Aang looked up, his eyes wide and surprisingly perceptive. "Is that why you're not sleeping? Because you think we're going to do something to you or something?" Then he smiled, the seriousness vanishing. "I know Toph's scary, but sheesh."
Katara said she'd kill me. "Just go back to sleep, Aang."
"Is this about Sokka? Cause he's really not as mean as he looks. And he'll get over it. I mean, he gets over everything."
Zuko sat down and stared at the fire, trying to feel its pulse and forget all other things. Breathe. In, out, in…
"Did Katara say something?" Aang was sitting next to him, now, face furrowed in worry.
"Katara says a lot of things," Zuko muttered sourly.
"Most of them she doesn't mean," Aang said, helpfully, his upturned, open, child's face furrowed with worry. "She's not going to attack you, or something." Aang paused. "Is she? Did she say something that made you think-" His eyes widened. "Did she threaten you?"
"You're going to get all tense again," Zuko said tightly. "Go back to sleep."
"So what if I do? You can just do the fancy hand trick again. What'd she say? Maybe I can help."
Zuko clenched his fists. "She hates me. You can't change that and I don't want you to try. It's my problem and you don't need to get in an argument with your girlfriend over it." Aang turned bright pink, and Zuko got up quickly and turned to walk away.
"Wait," Aang said. "Will you – can I at least talk to her? Just a little? I think I might be able to help. You can't just keep – not sleeping." He hesitated. "Besides, you helped me tonight. Really helped me. Katara just – doesn't get some things, that's all."
Zuko sighed. He was tired. He wanted to trust everybody, but…
I'll make sure your destiny ends, right then and there. Permanently.
She'd almost looked like his sister, saying that.
"No," he said, firmly. "I'll work this out on my own." He put his fist to his palm, and bowed. "—but – thank you, Aang."
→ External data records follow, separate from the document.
`src/rtl/key_conditioner.sv`:
```
// N-channel push-button front end: synchroniser, polarity normalisation, debouncer,
// registered press/release pulses and per-channel auto-repeat strobe.
`timescale 1ns / 1ps

module key_conditioner #(
  parameter int unsigned N               = 4,
  parameter bit          ACTIVE_LOW      = 1'b1,
  parameter int unsigned DEBOUNCE_CYCLES = 1000000,
  parameter int unsigned REPEAT_DELAY    = 25000000,
  parameter int unsigned REPEAT_PERIOD   = 5000000
) (
  input  logic         i_clk,
  input  logic         i_rst_n,
  input  logic [N-1:0] i_keys_in,
  input  logic [N-1:0] i_repeat_en,
  output logic [N-1:0] o_level,
  output logic [N-1:0] o_press,
  output logic [N-1:0] o_release,
  output logic [N-1:0] o_strobe
);

  localparam int unsigned DbW    = (DEBOUNCE_CYCLES > 1) ? $clog2(DEBOUNCE_CYCLES) : 1;
  localparam int unsigned RepMax = (REPEAT_DELAY > REPEAT_PERIOD) ? REPEAT_DELAY
                                                                  : REPEAT_PERIOD;
  localparam int unsigned RepW   = (RepMax > 1) ? $clog2(RepMax) : 1;

  localparam logic [DbW-1:0]  DbLast     = DbW'(DEBOUNCE_CYCLES - 1);
  localparam logic [RepW-1:0] DelayLast  = RepW'(REPEAT_DELAY - 1);
  localparam logic [RepW-1:0] PeriodLast = RepW'(REPEAT_PERIOD - 1);

  typedef enum logic [1:0] {
    StIdle,
    StHold,
    StRepeat
  } state_e;

  for (genvar g = 0; g < N; g++) begin : g_chan
    logic            r_sync1;
    logic            r_sync2;
    logic            w_s;
    logic [DbW-1:0]  r_db_cnt;
    logic [DbW-1:0]  w_db_cnt_next;
    logic            r_level;
    logic            w_level_next;
    logic            w_rise;
    logic            w_fall;
    state_e          r_state;
    state_e          w_state_next;
    logic [RepW-1:0] r_rep_cnt;
    logic [RepW-1:0] w_rep_cnt_next;
    logic            w_strobe_next;
    logic            r_press;
    logic            r_release;
    logic            r_strobe;

    // Flops reset to the idle pin value so reset release never looks like a press.
    always_ff @(posedge i_clk or negedge i_rst_n) begin
      if (!i_rst_n) begin
        r_sync1 <= ACTIVE_LOW;
        r_sync2 <= ACTIVE_LOW;
      end else begin
        r_sync1 <= i_keys_in[g];
        r_sync2 <= r_sync1;
      end
    end

    assign w_s = r_sync2 ^ ACTIVE_LOW;

    // Any cycle agreeing with the current level restarts the stability count.
    always_comb begin
      w_db_cnt_next = '0;
      w_level_next  = r_level;
      if (w_s != r_level) begin
        if (r_db_cnt == DbLast) begin
          w_level_next = w_s;
        end else begin
          w_db_cnt_next = r_db_cnt + DbW'(1);
        end
      end
    end

    assign w_rise = w_level_next & ~r_level;
    assign w_fall = ~w_level_next & r_level;

    always_ff @(posedge i_clk or negedge i_rst_n) begin
      if (!i_rst_n) begin
        r_db_cnt <= '0;
        r_level  <= 1'b0;
      end else begin
        r_db_cnt <= w_db_cnt_next;
        r_level  <= w_level_next;
      end
    end

    // Release outranks everything, including a coinciding repeat terminal count.
    always_comb begin
      w_state_next   = r_state;
      w_rep_cnt_next = r_rep_cnt;
      w_strobe_next  = 1'b0;
      if (w_fall) begin
        w_state_next   = StIdle;
        w_rep_cnt_next = '0;
      end else if (w_rise) begin
        w_state_next   = StHold;
        w_rep_cnt_next = '0;
        w_strobe_next  = 1'b1;
      end else begin
        case (r_state)
          StIdle: begin
            w_rep_cnt_next = '0;
          end
          StHold: begin
            if (!i_repeat_en[g]) begin
              w_rep_cnt_next = '0;
            end else if (r_rep_cnt == DelayLast) begin
              w_strobe_next  = 1'b1;
              w_rep_cnt_next = '0;
              w_state_next   = StRepeat;
            end else begin
              w_rep_cnt_next = r_rep_cnt + RepW'(1);
            end
          end
          StRepeat: begin
            if (!i_repeat_en[g]) begin
              w_rep_cnt_next = '0;
              w_state_next   = StHold;
            end else if (r_rep_cnt == PeriodLast) begin
              w_strobe_next  = 1'b1;
              w_rep_cnt_next = '0;
            end else begin
              w_rep_cnt_next = r_rep_cnt + RepW'(1);
            end
          end
          default: begin
            w_state_next   = StIdle;
            w_rep_cnt_next = '0;
          end
        endcase
      end
    end

    always_ff @(posedge i_clk or negedge i_rst_n) begin
      if (!i_rst_n) begin
        r_state   <= StIdle;
        r_rep_cnt <= '0;
      end else begin
        r_state   <= w_state_next;
        r_rep_cnt <= w_rep_cnt_next;
      end
    end

    always_ff @(posedge i_clk or negedge i_rst_n) begin
      if (!i_rst_n) begin
        r_press   <= 1'b0;
        r_release <= 1'b0;
        r_strobe  <= 1'b0;
      end else begin
        r_press   <= w_rise;
        r_release <= w_fall;
        r_strobe  <= w_strobe_next;
      end
    end

    assign o_level[g]   = r_level;
    assign o_press[g]   = r_press;
    assign o_release[g] = r_release;
    assign o_strobe[g]  = r_strobe;
  end

endmodule

```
The Avatar sighed. He looked so disappointed that Zuko almost felt bad for telling him not to interfere, watching Aang scuff his feet in the dirt, but finally he looked up. "All right," he said, sounding newly determined. "I won't say anything. But if I do that, then I'm taking the rest of the night's watch, and you can go sleep. And I promise if anyone tries to stick your head in a bucket of water, I'll stop them. Is that fair?"
Zuko looked down at the Avatar. Just a kid. But a pretty smart, insightful one, too. Maybe the world wasn't quite so doomed. He couldn't remove the old scar, but at least he could make sure there weren't any new ones.
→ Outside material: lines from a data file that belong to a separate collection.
File: src/rtl/acc_exec8.sv
// -----------------------------------------------------------------------------
// acc_exec8 : single-accumulator execute sequencer wrapped around an external
//             8-bit ALU (alu8).
//
// One operation is accepted per in_valid/in_ready handshake. The ALU input pins
// are then held stable for SETTLE_CYCLES cycles, after which ALU Y/Cout are
// captured into the accumulator and the flags. A load operation bypasses the
// ALU and writes the operand straight into the accumulator.
//
// Parameter
//   SETTLE_CYCLES  cycles the ALU inputs settle before capture (1..15)
//
// Optional feature
//   ACC_EXEC8_OVF_FLAG_EN  when defined, adds the signed-overflow flag flag_v
//                          (updated on add, cleared on other ALU ops, held on
//                          loads)
//
// Ports
//   clk, rst_n          clock (rising edge), asynchronous active-low reset
//   in_valid/in_ready   upstream handshake (ready only while IDLE)
//   in_op, in_operand   ALU op code and operand B / load value
//   in_use_carry        feed the current carry flag into alu_cin
//   in_load             write in_operand directly to the accumulator
//   alu_a/b/op/cin      ALU input pins (a = accumulator, rest registered)
//   alu_y, alu_cout     ALU result pins
//   acc                 accumulator
//   flag_c/z/n          carry, zero, negative flags
//   flag_v              signed overflow flag (feature builds only)
//   done                one-cycle pulse following each accumulator write
// -----------------------------------------------------------------------------
module acc_exec8 #(
    parameter int unsigned SETTLE_CYCLES = 1
) (
    input  logic       clk,
    input  logic       rst_n,
    input  logic       in_valid,
    output logic       in_ready,
    input  logic [2:0] in_op,
    input  logic [7:0] in_operand,
    input  logic       in_use_carry,
    input  logic       in_load,
    output logic [7:0] alu_a,
    output logic [7:0] alu_b,
    output logic [2:0] alu_op,
    output logic       alu_cin,
    input  logic [7:0] alu_y,
    input  logic       alu_cout,
    output logic [7:0] acc,
    output logic       flag_c,
    output logic       flag_z,
    output logic       flag_n,
    output logic       done
`ifdef ACC_EXEC8_OVF_FLAG_EN
    ,
    output logic       flag_v
`endif
);

    typedef enum logic [1:0] {
        IDLE = 2'd0,
        EXEC = 2'd1,
        WB   = 2'd2
    } state_t;

    localparam logic [3:0] CNT_INIT = 4'(SETTLE_CYCLES - 1);

    state_t     state_q;
    logic [3:0] cnt_q;
    logic       load_q;
    logic [7:0] wb_acc_d;

    // Value written to the accumulator in WB: loads bypass the ALU.
    assign wb_acc_d = load_q ? alu_b : alu_y;

    assign alu_a    = acc;
    assign in_ready = (state_q == IDLE);

    always_ff @(posedge clk or negedge rst_n) begin
        if (!rst_n) begin
            state_q <= IDLE;
            cnt_q   <= 4'd0;
            load_q  <= 1'b0;
            alu_b   <= 8'd0;
            alu_op  <= 3'd0;
            alu_cin <= 1'b0;
            acc     <= 8'd0;
            flag_c  <= 1'b0;
            flag_z  <= 1'b0;
            flag_n  <= 1'b0;
            done    <= 1'b0;
`ifdef ACC_EXEC8_OVF_FLAG_EN
            flag_v  <= 1'b0;
`endif
        end else begin
            done <= 1'b0;
            case (state_q)
                IDLE: begin
                    if (in_valid) begin
                        alu_b   <= in_operand;
                        alu_op  <= in_op;
                        alu_cin <= in_use_carry & flag_c;
                        load_q  <= in_load;
                        cnt_q   <= CNT_INIT;
                        state_q <= EXEC;
                    end
                end
                EXEC: begin
                    if (cnt_q == 4'd0) begin
                        state_q <= WB;
                    end else begin
                        cnt_q <= cnt_q - 4'd1;
                    end
                end
                WB: begin
                    acc    <= wb_acc_d;
                    flag_z <= (wb_acc_d == 8'd0);
                    flag_n <= wb_acc_d[7];
                    done   <= 1'b1;
                    if (!load_q) begin
                        flag_c <= alu_cout;
`ifdef ACC_EXEC8_OVF_FLAG_EN
                        // Signed overflow: like-signed operands, result sign differs.
                        if (alu_op == 3'b000) begin
                            flag_v <= (acc[7] == alu_b[7]) & (alu_y[7] != acc[7]);
                        end else begin
                            flag_v <= 1'b0;
                        end
`endif
                    end
                    state_q <= IDLE;
                end
                default: state_q <= IDLE;
            endcase
        end
    end

endmodule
"Well?" Aang demanded. Zuko sighed.
"Fine," he said, at last, and looked directly at Aang. "I trust you."
Aang nodded, and then grinned and darted forward, flinging his arms around Zuko and giving him a quick, tight hug. "Goodnight, Zuko," he said, face mushed against his chest. "Sleep tight. Don't let the bedbugs bite."
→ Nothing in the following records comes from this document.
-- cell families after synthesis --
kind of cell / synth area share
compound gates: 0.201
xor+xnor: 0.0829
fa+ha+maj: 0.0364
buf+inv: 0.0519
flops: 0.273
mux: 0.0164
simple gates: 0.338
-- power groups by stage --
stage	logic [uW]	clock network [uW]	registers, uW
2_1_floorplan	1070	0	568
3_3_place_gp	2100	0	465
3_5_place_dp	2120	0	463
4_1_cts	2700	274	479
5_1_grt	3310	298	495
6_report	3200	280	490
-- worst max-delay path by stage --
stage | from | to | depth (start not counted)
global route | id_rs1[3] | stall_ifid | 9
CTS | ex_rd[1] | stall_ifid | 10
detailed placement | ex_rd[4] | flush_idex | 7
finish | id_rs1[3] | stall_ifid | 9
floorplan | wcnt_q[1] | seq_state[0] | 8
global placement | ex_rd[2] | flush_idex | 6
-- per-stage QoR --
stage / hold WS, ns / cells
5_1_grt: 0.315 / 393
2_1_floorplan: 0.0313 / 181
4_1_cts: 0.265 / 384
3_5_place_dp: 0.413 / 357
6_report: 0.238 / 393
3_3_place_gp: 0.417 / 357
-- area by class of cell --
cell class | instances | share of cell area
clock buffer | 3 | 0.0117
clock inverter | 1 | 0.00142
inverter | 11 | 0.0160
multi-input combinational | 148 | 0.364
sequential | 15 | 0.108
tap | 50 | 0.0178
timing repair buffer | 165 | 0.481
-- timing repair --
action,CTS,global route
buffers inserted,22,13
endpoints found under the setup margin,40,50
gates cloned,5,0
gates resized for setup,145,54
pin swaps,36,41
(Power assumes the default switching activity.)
**src/rtl/uart_loopback_fifo.sv**
```systemverilog
// -----------------------------------------------------------------------------
// uart_loopback_fifo
//
// Buffers bytes arriving from a UART receiver in a DEPTH x 8 circular buffer
// and feeds them one at a time to a UART transmitter.
//
// Handshake semantics (the only ones used in this block):
//   rx_valid is a one-cycle strobe. A byte is accepted on the edge where
//   rx_valid=1 and full=0; with full=1 it is dropped and overflow latches.
//   tx_en is a one-cycle start strobe that carries tx_data. The next byte is
//   not launched until the transmitter answers with tx_done while the FSM is
//   in WAIT; tx_done at any other time is ignored.
//
// Ports:
//   clk        rising-edge clock
//   rst        synchronous, active-low reset
//   rx_data    received byte            rx_valid  strobe for rx_data
//   tx_done    transmitter finished the current byte
//   tx_data    byte to transmit (registered, stable between pops)
//   tx_en      one-cycle transmit start strobe (registered)
//   count      occupancy 0..DEPTH       empty/full  derived from count
//   overflow   sticky: a byte was dropped since reset
//   dbg_state  transmit FSM state (0=IDLE, 1=LAUNCH, 2=WAIT)
// -----------------------------------------------------------------------------
module uart_loopback_fifo #(
  parameter int DEPTH = 16,
  parameter int AW    = 4
) (
  input  logic          clk,
  input  logic          rst,
  input  logic [7:0]    rx_data,
  input  logic          rx_valid,
  input  logic          tx_done,
  output logic [7:0]    tx_data,
  output logic          tx_en,
  output logic [AW:0]   count,
  output logic          empty,
  output logic          full,
  output logic          overflow,
  output logic [1:0]    dbg_state
);

  typedef enum logic [1:0] {
    IDLE   = 2'd0,
    LAUNCH = 2'd1,
    WAIT   = 2'd2
  } state_t;

  localparam logic [AW:0] L_DEPTH = (AW+1)'(DEPTH);

  logic [7:0]    r_mem [DEPTH];
  logic [AW-1:0] r_wp;
  logic [AW-1:0] r_rp;
  logic [AW:0]   r_count;
  logic [7:0]    r_tx_data;
  logic          r_tx_en;
  logic          r_overflow;
  state_t        r_state;

  state_t        w_next_state;
  logic          w_pop;
  logic          w_push;
  logic          w_empty;
  logic          w_full;

  assign w_empty = (r_count == '0);
  assign w_full  = (r_count == L_DEPTH);
  // A push is judged against full before the edge, so a pop in the same
  // cycle never makes room for a byte arriving while full.
  assign w_push  = rx_valid && !w_full;

  // Transmit FSM: next-state and pop decision.
  always_comb begin
    w_next_state = r_state;
    w_pop        = 1'b0;
    case (r_state)
      IDLE: begin
        if (!w_empty) begin
          w_pop        = 1'b1;
          w_next_state = LAUNCH;
        end
      end
      LAUNCH: w_next_state = WAIT;
      WAIT: begin
        if (tx_done) w_next_state = IDLE;
      end
      default: w_next_state = IDLE;
    endcase
  end

  always_ff @(posedge clk) begin
    if (!rst) r_state <= IDLE;
    else      r_state <= w_next_state;
  end

  // Storage is not reset; pointers and count define which entries are live.
  always_ff @(posedge clk) begin
    if (w_push) r_mem[r_wp] <= rx_data;
  end

  always_ff @(posedge clk) begin
    if (!rst) begin
      r_wp       <= '0;
      r_rp       <= '0;
      r_count    <= '0;
      r_tx_data  <= 8'h00;
      r_tx_en    <= 1'b0;
      r_overflow <= 1'b0;
    end else begin
      if (w_push) r_wp <= r_wp + 1'b1;
      if (w_pop) begin
        r_rp      <= r_rp + 1'b1;
        r_tx_data <= r_mem[r_rp];
      end
      // The strobe rises together with the entry into LAUNCH.
      r_tx_en <= w_pop;
      case ({w_push, w_pop})
        2'b10:   r_count <= r_count + 1'b1;
        2'b01:   r_count <= r_count - 1'b1;
        default: r_count <= r_count;
      endcase
      if (rx_valid && w_full) r_overflow <= 1'b1;
    end
  end

  assign tx_data   = r_tx_data;
  assign tx_en     = r_tx_en;
  assign count     = r_count;
  assign empty     = w_empty;
  assign full      = w_full;
  assign overflow  = r_overflow;
  assign dbg_state = r_state;

endmodule

```
**config.mk**
```make
export PLATFORM = sky130hd
export DESIGN_NAME = uart_loopback_fifo
export DESIGN_NICKNAME = d
export VERILOG_FILES = /design/src/rtl/uart_loopback_fifo.sv
export SDC_FILE = /design/constraint.sdc
export NUM_CORES = 1
export LEC_CHECK = 0
export CAP_MARGIN = 10
export CELL_PAD_IN_SITES_DETAIL_PLACEMENT = 0
export CELL_PAD_IN_SITES_GLOBAL_PLACEMENT = 1
export CORE_MARGIN = 5
export CORE_UTILIZATION = 55
export DETAILED_ROUTE_END_ITERATION = 8
export GPL_ROUTABILITY_DRIVEN = 0
export PLACE_DENSITY = 0.89
export SLEW_MARGIN = 20
export SYNTH_ARGS = -nofsm -noshare
export SYNTH_HDL_FRONTEND = slang
export SYNTH_SLANG_ARGS = --single-unit
```
**constraint.sdc**
```tcl
create_clock -name clk -period 5.3 [get_ports clk]
set_clock_uncertainty 0.2 [all_clocks]
set_input_delay 1.06 -clock clk [delete_from_list [all_inputs] [get_ports clk]]
set_output_delay 1.06 -clock clk [all_outputs]
set_load 0.01 [all_outputs]
```
### Yosys cells after proc, flatten, opt, wreduce, memory -nomap -nowiden

Memories as Yosys holds them, arrays and structs flattened. A register that Yosys moved wholly into a read port is not among the register bits.
Cells that the tools add are included.

* flip-flop bits (word level): 17
* bits in writable memories: 128
* bits of input ports: 12
* logic and storage cells: 34
* memories: 1

Memories
* r_mem: depth 16, bits a word 8, read ports 1, clocked after memory_dff 1, wr ports 1, line 51 `logic [7:0] r_mem [DEPTH];`

* $add $sub $neg: 4
* equality and inequality tests: 7
* mux-type cells: 8
* reductions and logical operators: 8

Operators by type and width (count)
* $pmux 5 s2: 1
* $add 4x1->4 const B: 2
* $pmux 2 s3: 1
* $add 5x1->5 const B: 1
* $eq 5x5->1 const B: 1
* $logic_not 5->1: 1
* $sub 5x1->5 const B: 1
* $eq 2x1->1 const B: 2
* $eq 2x2->1 const B: 2
* $mux 1: 4
* $mux 2: 2
* $ne 2x2->1 const B: 2
* $logic_and 1x1->1: 2
* $logic_not 1->1: 2
* $logic_not 2->1: 1
* $reduce_and 2->1: 1
* $reduce_bool 2->1: 1

### Longest topological paths before layout

* word-level depth: 5
* depth in mapped cells: 12
* gate-level depth less buffers: 10

### Worst setup path before layout

No wires, ideal clock.

* path kind: in2reg
* start point: input port rx_valid
* end point: register r_count[2] (netlist: count[2])
* library setup time: 70 ps
* arrival: 2929 ps
* path slack: 2101 ps
* cell stages on the path: 10
* buffers on the path: 1
* path through: a21boi_1 -> inv_1 -> ha_1 -> clkbuf_1 -> xor2_1 -> ha_1 -> a21oi_1 -> xor2_1 -> or3_1 -> a21oi_1

* cells in the longest elaborated chain, start to end: 3
* elaborated cells on any way between the ends: 5

RTL lines
* from (decl): line 32 `input logic rx_valid,`
* $logic_and 1x1->1 (*): line 70 `assign w_push = rx_valid && !w_full;`
* $eq 2x1->1 / $eq 2x2->1 (equally long branches): line 117 `case ({w_push, w_pop})`
* $pmux 5 s2 / $reduce_bool 2->1 (equally long branches)
* to (signal assigned): line 118 `2'b10: r_count <= r_count + 1'b1;`
* to (signal assigned): line 119 `2'b01: r_count <= r_count - 1'b1;`
* to (signal assigned): line 120 `default: r_count <= r_count;`
* to (decl): line 54 `logic [AW:0] r_count;`

Mark *: on every way between the ends. The rest lies on a longest branch, timed or not.
A chain may end at the register's enable or synchronous reset.

### Final worst setup path

* start point: register r_count[0] (netlist: count[0])
* end point: output port full

* cells in the longest elaborated chain, start to end: 1

RTL lines
* $eq 5x5->1: line 67 `assign w_full = (r_count == L_DEPTH);`
* to (decl): line 38 `output logic full,`

Every way passes these cells.
$ cat src/rtl/spi_reg_slave_if.sv
`default_nettype none
// +--------------------------------------------------------------------+
// | spi_reg_slave_if : SPI wire bundle (CS/SCLK/MOSI/MISO)  Rev 1.0    |
// +--------------------------------------------------------------------+
interface spi_reg_slave_if;
  logic spi_cs;
  logic spi_sclk;
  logic spi_mosi;
  logic spi_miso;

  modport slave (
    input  spi_cs,
    input  spi_sclk,
    input  spi_mosi,
    output spi_miso
  );

  modport master (
    output spi_cs,
    output spi_sclk,
    output spi_mosi,
    input  spi_miso
  );
endinterface
`default_nettype wire

$ cat src/rtl/spi_reg_slave.sv
`default_nettype none
// +--------------------------------------------------------------------+
// | spi_reg_slave : mode-3 SPI register bank, oversampled in aclk      |
// | Rev 1.0                                                            |
// +--------------------------------------------------------------------+
module spi_reg_slave #(
  parameter int REG_COUNT   = 16,
  parameter int SYNC_STAGES = 2
) (
  input  logic                   aclk,
  input  logic                   aresetn,
  spi_reg_slave_if.slave         spi,
  output logic [REG_COUNT*8-1:0] reg_q,
  output logic                   wr_pulse,
  output logic [6:0]             wr_index,
  output logic                   rd_pulse,
  output logic                   frame_err
);

  localparam logic [7:0] C_REG_COUNT = 8'(REG_COUNT);

  typedef enum logic [1:0] {
    ST_IDLE = 2'd0,
    ST_ADDR = 2'd1,
    ST_DATA = 2'd2,
    ST_DONE = 2'd3
  } state_t;

  logic [SYNC_STAGES-1:0] cs_sync_q;
  logic [SYNC_STAGES-1:0] sclk_sync_q;
  logic [SYNC_STAGES-1:0] mosi_sync_q;
  logic                   sclk_d_q;
  logic                   cs_d_q;

  logic cs_s;
  logic sclk_s;
  logic mosi_s;
  logic rise;
  logic cs_fall;

  state_t     state_q,     state_d;
  logic [2:0] bit_cnt_q,   bit_cnt_d;
  logic [6:0] addr_sr_q,   addr_sr_d;
  logic [6:0] data_sr_q,   data_sr_d;
  logic       rw_q,        rw_d;
  logic [6:0] idx_q,       idx_d;
  logic [7:0] tx_byte_q,   tx_byte_d;
  logic       miso_q,      miso_d;
  logic       wr_pulse_q,  wr_pulse_d;
  logic       rd_pulse_q,  rd_pulse_d;
  logic       frame_err_q, frame_err_d;
  logic [6:0] wr_index_q,  wr_index_d;

  logic [6:0] addr_idx;
  logic [7:0] rd_byte;
  logic [7:0] wr_byte;
  logic       idx_mapped;

  always_ff @(posedge aclk or negedge aresetn) begin
    if (!aresetn) begin
      cs_sync_q   <= '1;
      sclk_sync_q <= '1;
      mosi_sync_q <= '1;
      sclk_d_q    <= 1'b1;
      cs_d_q      <= 1'b1;
    end else begin
      cs_sync_q   <= {cs_sync_q[SYNC_STAGES-2:0],   spi.spi_cs};
      sclk_sync_q <= {sclk_sync_q[SYNC_STAGES-2:0], spi.spi_sclk};
      mosi_sync_q <= {mosi_sync_q[SYNC_STAGES-2:0], spi.spi_mosi};
      sclk_d_q    <= sclk_s;
      cs_d_q      <= cs_s;
    end
  end

  assign cs_s    = cs_sync_q[SYNC_STAGES-1];
  assign sclk_s  = sclk_sync_q[SYNC_STAGES-1];
  assign mosi_s  = mosi_sync_q[SYNC_STAGES-1];
  assign rise    = sclk_s & ~sclk_d_q & ~cs_s;
  assign cs_fall = ~cs_s & cs_d_q;

  // Address and data bytes are completed with the live MOSI bit on the 8th rise.
  assign addr_idx   = {addr_sr_q[5:0], mosi_s};
  assign wr_byte    = {data_sr_q, mosi_s};
  assign idx_mapped = ({1'b0, idx_q} < C_REG_COUNT);

  always_comb begin
    rd_byte = 8'h00;
    for (int i = 0; i < REG_COUNT; i++) begin
      if (addr_idx == 7'(i)) begin
        rd_byte = reg_q[i*8 +: 8];
      end
    end
  end

  always_comb begin
    state_d     = state_q;
    bit_cnt_d   = bit_cnt_q;
    addr_sr_d   = addr_sr_q;
    data_sr_d   = data_sr_q;
    rw_d        = rw_q;
    idx_d       = idx_q;
    tx_byte_d   = tx_byte_q;
    wr_pulse_d  = 1'b0;
    rd_pulse_d  = 1'b0;
    frame_err_d = 1'b0;
    wr_index_d  = wr_index_q;

    case (state_q)
      ST_IDLE: begin
        if (cs_fall) begin
          state_d   = ST_ADDR;
          bit_cnt_d = 3'd0;
        end
      end
      ST_ADDR: begin
        if (cs_s) begin
          state_d     = ST_IDLE;
          frame_err_d = 1'b1;
        end else if (rise) begin
          addr_sr_d = {addr_sr_q[5:0], mosi_s};
          bit_cnt_d = bit_cnt_q + 3'd1;
          if (bit_cnt_q == 3'd7) begin
            rw_d      = addr_sr_q[6];
            idx_d     = addr_idx;
            bit_cnt_d = 3'd0;
            state_d   = ST_DATA;
            if (addr_sr_q[6]) begin
              tx_byte_d  = rd_byte;
              rd_pulse_d = 1'b1;
            end
          end
        end
      end
      ST_DATA: begin
        // A CS release in the same cycle as the final rise still aborts.
        if (cs_s) begin
          state_d     = ST_IDLE;
          frame_err_d = 1'b1;
        end else if (rise) begin
          data_sr_d = {data_sr_q[5:0], mosi_s};
          bit_cnt_d = bit_cnt_q + 3'd1;
          if (bit_cnt_q == 3'd7) begin
            bit_cnt_d = 3'd0;
            state_d   = ST_DONE;
            if (!rw_q && idx_mapped) begin
              wr_pulse_d = 1'b1;
              wr_index_d = idx_q;
            end
          end
        end
      end
      ST_DONE: begin
        if (cs_s) begin
          state_d = ST_IDLE;
        end
      end
      default: begin
        state_d = ST_IDLE;
      end
    endcase

    miso_d = 1'b1;
    if ((state_d == ST_DATA) && rw_d) begin
      miso_d = tx_byte_d[3'd7 - bit_cnt_d];
    end
  end

  always_ff @(posedge aclk or negedge aresetn) begin
    if (!aresetn) begin
      state_q     <= ST_IDLE;
      bit_cnt_q   <= 3'd0;
      addr_sr_q   <= 7'd0;
      data_sr_q   <= 7'd0;
      rw_q        <= 1'b0;
      idx_q       <= 7'd0;
      tx_byte_q   <= 8'h00;
      miso_q      <= 1'b1;
      wr_pulse_q  <= 1'b0;
      rd_pulse_q  <= 1'b0;
      frame_err_q <= 1'b0;
      wr_index_q  <= 7'd0;
    end else begin
      state_q     <= state_d;
      bit_cnt_q   <= bit_cnt_d;
      addr_sr_q   <= addr_sr_d;
      data_sr_q   <= data_sr_d;
      rw_q        <= rw_d;
      idx_q       <= idx_d;
      tx_byte_q   <= tx_byte_d;
      miso_q      <= miso_d;
      wr_pulse_q  <= wr_pulse_d;
      rd_pulse_q  <= rd_pulse_d;
      frame_err_q <= frame_err_d;
      wr_index_q  <= wr_index_d;
    end
  end

  for (genvar gi = 0; gi < REG_COUNT; gi++) begin : g_regs
    logic [7:0] byte_q;

    always_ff @(posedge aclk or negedge aresetn) begin
      if (!aresetn) begin
        byte_q <= 8'h00;
      end else if (wr_pulse_d && (idx_q == 7'(gi))) begin
        byte_q <= wr_byte;
      end
    end

    assign reg_q[gi*8 +: 8] = byte_q;
  end

  assign spi.spi_miso = miso_q;
  assign wr_pulse     = wr_pulse_q;
  assign wr_index     = wr_index_q;
  assign rd_pulse     = rd_pulse_q;
  assign frame_err    = frame_err_q;

endmodule
`default_nettype wire

$ cat src/flat_wrapper.sv
// flat-port wrapper written by rule: the top's interface ports become plain ports
module spi_reg_slave_flat 
#(
  parameter int REG_COUNT   = 16,
  parameter int SYNC_STAGES = 2
)
  (aclk, aresetn, reg_q, wr_pulse, wr_index, rd_pulse, frame_err, spi_spi_cs, spi_spi_sclk, spi_spi_mosi, spi_spi_miso);
  spi_reg_slave_if spi_i ();
  input  logic aclk;
  input  logic aresetn;
  output logic [REG_COUNT*8-1:0] reg_q;
  output logic wr_pulse;
  output logic [6:0] wr_index;
  output logic rd_pulse;
  output logic frame_err;
  input wire logic [$bits(spi_i.spi_cs)-1:0] spi_spi_cs;
  input wire logic [$bits(spi_i.spi_sclk)-1:0] spi_spi_sclk;
  input wire logic [$bits(spi_i.spi_mosi)-1:0] spi_spi_mosi;
  output wire logic [$bits(spi_i.spi_miso)-1:0] spi_spi_miso;
  assign spi_i.spi_cs = spi_spi_cs;
  assign spi_i.spi_sclk = spi_spi_sclk;
  assign spi_i.spi_mosi = spi_spi_mosi;
  assign spi_spi_miso = spi_i.spi_miso;
  spi_reg_slave #(.REG_COUNT(REG_COUNT), .SYNC_STAGES(SYNC_STAGES)) u_core (.aclk(aclk), .aresetn(aresetn), .spi(spi_i), .reg_q(reg_q), .wr_pulse(wr_pulse), .wr_index(wr_index), .rd_pulse(rd_pulse), .frame_err(frame_err));
endmodule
Then he detached, sitting down with his back to the fire and his legs crossed, looking out at the darkness. Zuko stared at the scar a moment longer, then sighed, turned his back, and trudged to where his bedroll lay a safe distance from the others.
Suddenly exhausted, he dropped to the ground and pressed his face into the pillow.
He slept soundly, without dreams, and when he woke, the A- Aang's head was pillowed on his shoulder, snoring softly, with a lemur curled up on Zuko's chest. The sun was just beginning to rise, and no one else was awake. Zuko closed his eyes and smiled.